提取ox-LDL诱导的THP-1源性巨噬细胞的总RNA,逆转录为cDNA。RT-PCR检测结果表明转染miR-19b-1-5p mimics,上调miR-19b-1-5p表达(图3)。
图3中,购买6周龄apoE-/-雄性小鼠12只,分成2组,普通饲料适应1周后,高脂饮食(21%脂肪,0.3%胆固醇)饲养8周,分别给予小鼠尾静脉注射NC agomir,miR-19b-1-5pagomir每周注射1次,共注射8次。麻醉后处死,取血液,主动脉血管,心脏等组织。RT-PCR检测小鼠血液(A)和主动脉血管组织(B)miR-19b-1-5p的表达情况。NC agomir:对照组,miR-19b-1-5p agomir:miR-19b-1-5p激动剂。***:P<0.001,与Control组比较。
实施例4
油红O染色镜检观察miR-19b-1-5p对细胞内脂质蓄积的影响。
转染miR-19b-1-5p mimics,ox-LDL处理THP-1源性巨噬细胞24h,结果表明,miR-19b-1-5p抑制细胞内脂质蓄积(图4)。

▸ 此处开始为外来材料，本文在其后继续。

$ cat config.mk
export PLATFORM = sky130hd
export DESIGN_NAME = txbcp_device_flat
export DESIGN_NICKNAME = d
export VERILOG_FILES = /design/src/include/txbcp_pkg.sv /design/src/include/txbcp_if.sv /design/src/logic/txbcp_device.sv /design/src/flat_wrapper.sv
export SDC_FILE = /design/constraint.sdc
export NUM_CORES = 1
export LEC_CHECK = 0
export BUFFER_PORTS_ARGS = -buffer_cell sky130_fd_sc_hd__buf_4
export CORE_ASPECT_RATIO = 0.7
export CORE_MARGIN = 2
export CORE_UTILIZATION = 38
export DETAILED_ROUTE_END_ITERATION = 8
export MAX_ROUTING_LAYER = met4
export PLACE_DENSITY_LB_ADDON = 0.08
export SYNTH_ARGS = -nofsm -noshare
export SYNTH_HDL_FRONTEND = slang
export SYNTH_SLANG_ARGS = --single-unit
export TNS_END_PERCENT = 50
$ cat constraint.sdc
create_clock -name pclk -period 3.4 [get_ports pclk]
set_input_delay 1.02 -clock pclk [delete_from_list [all_inputs] [get_ports pclk]]
set_output_delay 1.02 -clock pclk [all_outputs]
set_load 0.005 [all_outputs]
$ cat src/include/txbcp_pkg.sv
// constants shared by both ends of the transmit buffer command parser
package txbcp_pkg;
  // command A fields
  localparam int A_FIRST_BIT  = 13;
  localparam int A_LAST_BIT   = 12;
  localparam int A_SIZE_MSB   = 10;
  localparam int A_OFF_LSB    = 16;
  localparam int A_OFF_MSB    = 20;
  localparam int A_ALIGN_LSB  = 24;
  localparam int A_ALIGN_MSB  = 25;
  // command B fields
  localparam int B_TAG_LSB    = 16;
  localparam int B_NOCRC_BIT  = 13;
  localparam int B_NOPAD_BIT  = 12;
  localparam int B_LEN_MSB    = 10;
  // reserved bits 15:14 and 11 forced to zero
  localparam logic [31:0] RSVD_MASK = 32'h0000_c800;
  // alignment codes
  localparam logic [1:0] ALIGN_16 = 2'h1;
  localparam logic [1:0] ALIGN_32 = 2'h2;
  // word masks for 16- and 32-byte alignment
  localparam logic [10:0] MASK_16 = 11'h003;
  localparam logic [10:0] MASK_32 = 11'h007;
  // host apb register offsets
  localparam logic [7:0] REG_CMDA   = 8'h00;
  localparam logic [7:0] REG_CMDB   = 8'h04;
  localparam logic [7:0] REG_DATA   = 8'h08;
  localparam logic [7:0] REG_FILL   = 8'h0c;
  localparam logic [7:0] REG_STATUS = 8'h10;
  localparam int STAT_BUSY_BIT = 0;
  localparam int STAT_CNT_LSB  = 16;
  // reset values
  localparam logic [31:0] WORD_RST = 32'h0000_0000;
endpackage

$ cat src/include/txbcp_if.sv
// word link from the buffer writer to the command parser
`timescale 1ns/1ps
`default_nettype none
interface txbcp_if;
  logic [31:0] word;
  logic        valid;
  logic        ready;
  modport host (output word, output valid, input ready);
  modport dev  (input word, input valid, output ready);
endinterface
`default_nettype wire

$ cat src/logic/txbcp_device.sv
// command parser end: strips commands, offsets and filler, streams bytes to the mac
`timescale 1ns/1ps
`default_nettype none
module txbcp_device (
  input  wire logic        pclk,
  input  wire logic        presetn,
  txbcp_if.dev             link,
  output logic      [7:0]  mac_data,
  output logic             mac_valid,
  output logic             mac_last,
  input  wire logic        mac_ready,
  output logic             stat_valid,
  output logic      [15:0] stat_tag,
  output logic             stat_no_crc,
  output logic             stat_no_pad,
  output logic             transmit_error_flag,
  input  wire logic        err_clear
);
  typedef enum logic [4:0] {
    ST_CMDA  = 5'b00001,
    ST_CMDB  = 5'b00010,
    ST_WORDS = 5'b00100,
    ST_EMIT  = 5'b01000,
    ST_DONE  = 5'b10000
  } txbcp_state_t;

  txbcp_state_t state;
  logic        first_segment_flag;
  logic        last_seg;
  logic [1:0]  off_lane;
  logic [2:0]  skip_w;
  logic [10:0] rem;
  logic [10:0] end_w;
  logic [10:0] wcnt;
  logic [11:0] sum;
  logic [10:0] pkt_len;
  logic [15:0] tag;
  logic        no_crc;
  logic        no_pad;
  logic [31:0] word_q;
  logic [2:0]  blw;
  logic        take;
  logic        load;
  logic        step;
  logic [4:0]  a_off;
  logic [10:0] a_size;
  logic [11:0] a_bytes;
  logic [10:0] a_words;
  logic [10:0] a_mask;
  logic [10:0] next_end;
  logic [1:0]  start_lane;

  // command A decode, done on the word as it arrives
  assign a_off   = link.word[txbcp_pkg::A_OFF_MSB:txbcp_pkg::A_OFF_LSB];
  assign a_size  = link.word[txbcp_pkg::A_SIZE_MSB:0];
  assign a_bytes = {1'b0, a_size} + {7'h00, a_off};
  assign a_words = {1'b0, a_bytes[11:2]} + {10'h000, a_bytes[1] | a_bytes[0]};
  always_comb begin
    case (link.word[txbcp_pkg::A_ALIGN_MSB:txbcp_pkg::A_ALIGN_LSB])
      txbcp_pkg::ALIGN_16: a_mask = txbcp_pkg::MASK_16;
      txbcp_pkg::ALIGN_32: a_mask = txbcp_pkg::MASK_32;
      default:             a_mask = 11'h000; // reserved code acts as 4-byte
    endcase
  end
  // words of the buffer after the commands, filler included
  assign next_end = (a_words + a_mask) & ~a_mask;

  // link handshake; a word is only taken while no byte is pending
  assign link.ready = (state == ST_CMDA) | (state == ST_CMDB)
                    | ((state == ST_WORDS) & (wcnt != end_w));
  assign take = link.ready & link.valid;
  // word carries payload once the offset words are past
  assign load = (state == ST_WORDS) & take & (wcnt >= {8'h00, skip_w})
              & (rem != 11'h000);
  assign start_lane = (wcnt == {8'h00, skip_w}) ? off_lane : 2'h0;
  assign step = (state == ST_EMIT) & mac_ready;

  // byte stream outputs; low byte of the shifted word is the current byte
  assign mac_data  = word_q[7:0];
  assign mac_valid = state == ST_EMIT;
  assign mac_last  = (state == ST_EMIT) & last_seg & (rem == 11'h001);

  // sequencing
  always_ff @(posedge pclk or negedge presetn) begin
    if (!presetn) begin
      state <= ST_CMDA;
    end else begin
      case (state)
        ST_CMDA: begin
          if (take) begin
            // command B follows only a first segment
            state <= link.word[txbcp_pkg::A_FIRST_BIT] ? ST_CMDB : ST_WORDS;
          end
        end
        ST_CMDB: begin
          if (take) begin
            state <= ST_WORDS;
          end
        end
        ST_WORDS: begin
          if (wcnt == end_w) begin
            state <= ST_DONE;
          end else if (load) begin
            state <= ST_EMIT;
          end
        end
        ST_EMIT: begin
          if (step & ((rem == 11'h001) | (blw == 3'h1))) begin
            state <= ST_WORDS;
          end
        end
        ST_DONE: state <= ST_CMDA;
        default: state <= ST_CMDA;
      endcase
    end
  end

  // per-buffer fields from command A
  always_ff @(posedge pclk or negedge presetn) begin
    if (!presetn) begin
      first_segment_flag <= 1'b0;
      last_seg <= 1'b0;
      off_lane <= 2'h0;
      skip_w   <= 3'h0;
      end_w    <= 11'h000;
    end else if ((state == ST_CMDA) & take) begin
      first_segment_flag <= link.word[txbcp_pkg::A_FIRST_BIT];
      last_seg <= link.word[txbcp_pkg::A_LAST_BIT];
      off_lane <= a_off[1:0];
      skip_w   <= a_off[4:2];
      end_w    <= next_end;
    end
  end

  // running byte total of the packet's buffers
  always_ff @(posedge pclk or negedge presetn) begin
    if (!presetn) begin
      sum <= 12'h000;
    end else if ((state == ST_CMDA) & take) begin
      // a first segment restarts the total
      sum <= (link.word[txbcp_pkg::A_FIRST_BIT] ? 12'h000 : sum)
           + {1'b0, a_size};
    end
  end

  // packet fields from command B
  always_ff @(posedge pclk or negedge presetn) begin
    if (!presetn) begin
      tag     <= 16'h0000;
      no_crc  <= 1'b0;
      no_pad  <= 1'b0;
      pkt_len <= 11'h000;
    end else if ((state == ST_CMDB) & take & first_segment_flag) begin
      // command B fields only ever belong to a first segment
      tag     <= link.word[31:txbcp_pkg::B_TAG_LSB];
      no_crc  <= link.word[txbcp_pkg::B_NOCRC_BIT];
      no_pad  <= link.word[txbcp_pkg::B_NOPAD_BIT];
      pkt_len <= link.word[txbcp_pkg::B_LEN_MSB:0];
    end
  end

  // word counter over the data region: offset, payload and filler words
  always_ff @(posedge pclk or negedge presetn) begin
    if (!presetn) begin
      wcnt <= 11'h000;
    end else if (state == ST_CMDA) begin
      wcnt <= 11'h000;
    end else if ((state == ST_WORDS) & take) begin
      wcnt <= wcnt + 11'h001;
    end
  end

  // payload bytes left in the buffer; the count, not the word, ends it
  always_ff @(posedge pclk or negedge presetn) begin
    if (!presetn) begin
      rem <= 11'h000;
    end else if ((state == ST_CMDA) & take) begin
      rem <= a_size;
    end else if (step) begin
      rem <= rem - 11'h001;
    end
  end

  // byte unpacking: shift so the current byte sits in the low lane
  always_ff @(posedge pclk or negedge presetn) begin
    if (!presetn) begin
      word_q <= txbcp_pkg::WORD_RST;
      blw    <= 3'h0;
    end else if (load) begin
      word_q <= link.word >> {start_lane, 3'h0};
      blw    <= 3'h4 - {1'b0, start_lane};
    end else if (step) begin
      word_q <= {8'h00, word_q[31:8]};
      blw    <= blw - 3'h1;
    end
  end

  // status at the end of the final buffer
  always_ff @(posedge pclk or negedge presetn) begin
    if (!presetn) begin
      stat_valid  <= 1'b0;
      stat_tag    <= 16'h0000;
      stat_no_crc <= 1'b0;
      stat_no_pad <= 1'b0;
    end else begin
      stat_valid <= (state == ST_DONE) & last_seg;
      if ((state == ST_DONE) & last_seg) begin
        stat_tag    <= tag;
        // pad suppression keeps the crc on regardless of the crc bit
        stat_no_crc <= no_crc & ~no_pad;
        stat_no_pad <= no_pad;
      end
    end
  end

  // sticky error; a mismatch in the clearing cycle still sets it
  always_ff @(posedge pclk or negedge presetn) begin
    if (!presetn) begin
      transmit_error_flag <= 1'b0;
    end else if ((state == ST_DONE) & last_seg & (sum != {1'b0, pkt_len})) begin
      transmit_error_flag <= 1'b1;
    end else if (err_clear) begin
      transmit_error_flag <= 1'b0;
    end
  end
endmodule
`default_nettype wire

$ cat src/flat_wrapper.sv
// flat-port wrapper written by rule: the top's interface ports become plain ports
module txbcp_device_flat 
  (pclk, presetn, mac_data, mac_valid, mac_last, mac_ready, stat_valid, stat_tag, stat_no_crc, stat_no_pad, transmit_error_flag, err_clear, link_word, link_valid, link_ready);
  txbcp_if link_i ();
  input  wire logic pclk;
  input  wire logic presetn;
  output logic      [7:0] mac_data;
  output logic mac_valid;
  output logic mac_last;
  input  wire logic mac_ready;
  output logic stat_valid;
  output logic      [15:0] stat_tag;
  output logic stat_no_crc;
  output logic stat_no_pad;
  output logic transmit_error_flag;
  input  wire logic err_clear;
  input wire logic [$bits(link_i.word)-1:0] link_word;
  input wire logic [$bits(link_i.valid)-1:0] link_valid;
  output wire logic [$bits(link_i.ready)-1:0] link_ready;
  assign link_i.word = link_word;
  assign link_i.valid = link_valid;
  assign link_ready = link_i.ready;
  txbcp_device u_core (.pclk(pclk), .presetn(presetn), .link(link_i), .mac_data(mac_data), .mac_valid(mac_valid), .mac_last(mac_last), .mac_ready(mac_ready), .stat_valid(stat_valid), .stat_tag(stat_tag), .stat_no_crc(stat_no_crc), .stat_no_pad(stat_no_pad), .transmit_error_flag(transmit_error_flag), .err_clear(err_clear));
endmodule
# --- Yosys cells after proc, flatten, opt, wreduce, memory -nomap -nowiden ---
# Cells that the tools add are included.
# Widths: inputs -> output; s select.
op_classes:
  add_sub_neg: 8
  bitwise: 22
  mul: 0
  reduce_logical: 6
  shifts: 1
  mux: 20
  div_mod_pow: 0
  order_cmp: 1
  eq_ne: 17
ops:
  columns: ["operator", "n"]
  rows:
  - ["$mux 32", 2]
  - ["$mux 11", 4]
  - ["$shr 32x5->32", 1]
  - ["$mux 5", 5]
  - ["$pmux 5 s4", 1]
  - ["$and 1x1->1", 15]
  - ["$add 11x5->12", 1]
  - ["$add 12x11->12", 1]
  - ["$mux 12", 1]
  - ["$ne 12x11->1", 1]
  - ["$add 10x1->11", 1]
  - ["$add 11x1->11 const B", 1]
  - ["$add 11x3->11", 1]
  - ["$and 11x11->11", 1]
  - ["$eq 11x1->1 const B", 1]
  - ["$eq 11x11->1", 1]
  - ["$eq 11x3->1", 1]
  - ["$ge 11x3->1", 1]
  - ["$ne 11x11->1", 1]
  - ["$not 3->11", 1]
  - ["$reduce_bool 11->1", 1]
  - ["$sub 11x1->11 const B", 1]
  - ["$mux 3", 3]
  - ["$reduce_bool 2->1", 4]
  - ["18 further kinds", 24]
totals:
  input_bits: 37
  mem_count: 0
  output_inout_bits: 31
  regBits: 141
  latch_bits: 0
  mem_bits_ro: 0
  ramBits: 0
  elab_cells: 95

# --- Longest topological paths before layout ---
depth:
  word_depth: 10
  mapped_depth: 12
  mapped_depth_nobuf: 12

# --- Worst setup path after synthesis ---
# OpenSTA, ideal clock, no wires.
synth_path:
  kind: "input to register"
  startpoint: "input port link_word[0]"
  endpoint: "register u_core.end_w[5]"
  required_ps: 3305
  setup_ps: 95
  cell_stages: 12
  slack_ps: -289
  arrival_time_ps: 3593
  path_buffers: 0
  cell_sequence: "ha_1 fa_1 a21o_1 a211oi_1 a21oi_1 ha_1 a21oi_1 a21boi_0 mux2_2 and3_1 o31a_1 o31ai_1"
synth_between:
  elab_chain_len: 5
synth_rtl:
  columns: ["item", "line_no", "source"]
  rows:
  - ["start, declared", "flat_wrapper.sv:17", "input wire logic [$bits(link_i.word)-1:0] link_word;"]
  - ["$add 11x5->12 (*)", "txbcp_device.sv:56", "assign a_bytes = {1'b0, a_size} + {7'h00, a_off};"]
  - ["$or 1x1->1", "txbcp_device.sv:57", "assign a_words = {1'b0, a_bytes[11:2]} + {10'h000, a_bytes[1] | a_bytes[0]};"]
  - ["$add 10x1->11 (*)", "txbcp_device.sv:57", null]
  - ["$add 11x3->11 (*)", "txbcp_device.sv:66", "assign next_end = (a_words + a_mask) & ~a_mask;"]
  - ["$and 11x11->11 (*)", "txbcp_device.sv:66", null]
  - ["end signal, assigned", "txbcp_device.sv:131", "end_w <= next_end;"]
  - ["end, declared", "txbcp_device.sv:33", "logic [10:0] end_w;"]
# Every way passes the cells marked *; elsewhere a longest branch is shown, timed or not.
# A chain may end at the register's enable or synchronous reset.

# --- Worst setup path after layout ---
layout_path:
  startpoint: "register u_core.rem[5]"
  endpoint: "output port mac_last"
layout_between:
  elab_chain_len: 2
layout_rtl:
  columns: ["item", "line_no", "source"]
  rows:
  - ["start, declared", "txbcp_device.sv:32", "logic [10:0] rem;"]
  - ["start signal, assigned", "txbcp_device.sv:178", "rem <= a_size;"]
  - ["start signal, assigned", "txbcp_device.sv:180", "rem <= rem - 11'h001;"]
  - ["$eq 11x1->1", "txbcp_device.sv:81", "assign mac_last = (state == ST_EMIT) & last_seg & (rem == 11'h001);"]
  - ["$and 1x1->1", "txbcp_device.sv:81", null]
  - ["end, declared", "flat_wrapper.sv:9", "output logic mac_last;"]
# Every way passes these cells.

图4中,A为取主动脉弓至髂动脉分支处全部主动脉,体视显微镜观察主动脉弓及其三个分支(头臂干、左颈总动脉、左锁骨下动脉)As斑块形成情况,并拍照。B为主动脉弓中间剖开,油红O染色镜检。C为冰冻切片,油红O染色检测主动脉弓根部脂质蓄积情况。
实施例5
RT-PCR检测小鼠血液和血管内miR-146a-5p表达情况。
从南京青紫兰科技有限公司分别购买雄性C57小鼠和雄性apoE-/-小鼠6只,高脂饲料饲养8周,麻醉处死小鼠,抽取血液于抗凝管中。本实施例采血液或血浆RNA提取试剂盒(贝贝生物科技有限公司)进行血液总RNA提取,Mir-X miRNAFirst-Strand Synthesis Kit反转录成cDNA溶液后,利用Mir-X miRNA qRT-PCR TBKit进行miR-19b-1-5p的qRT-PCR检测。PCR采用20μL体系,反应液体系按照说明书比例配制,反应条件为:预变性95℃10sec,40循环(变性95℃5sec,退火60℃20sec),以U6为内参对照,样品设置3个复孔,取平均CT值采用2-ΔΔCT进行相对表达量分析。qRT-PCR结果表明,高脂饲养apoE-/-小鼠全血中miR-19b-1-5p表达量较正常对照组(C57小鼠)下调。
实施例6
小鼠动脉粥样硬化模型的建立及miR-19b-1-5p agomir干预。
6周龄apoE-/-雄性小鼠12只,普通饲料适应1周后,高脂饮食(21%脂肪,0.3%胆固醇)饲养小鼠,分别给予尾静脉注射NC agomir和miR-19b-1-5p agomir,每周1次,共8周。各组apoE-/-小鼠处死取全血,主动脉血管和心脏用于下述实验。
实验分组如下:(apoE-/-雄性小鼠每组6只)
1)对照组:NC agomir
2)miR-19b-1-5p组:miR-19b-1-5p agomir
实施例7
qRT-PCR检测尾静脉注射miR-19b-1-5p agomir的小鼠全血和血管组织miR-19b-1-5p表达水平。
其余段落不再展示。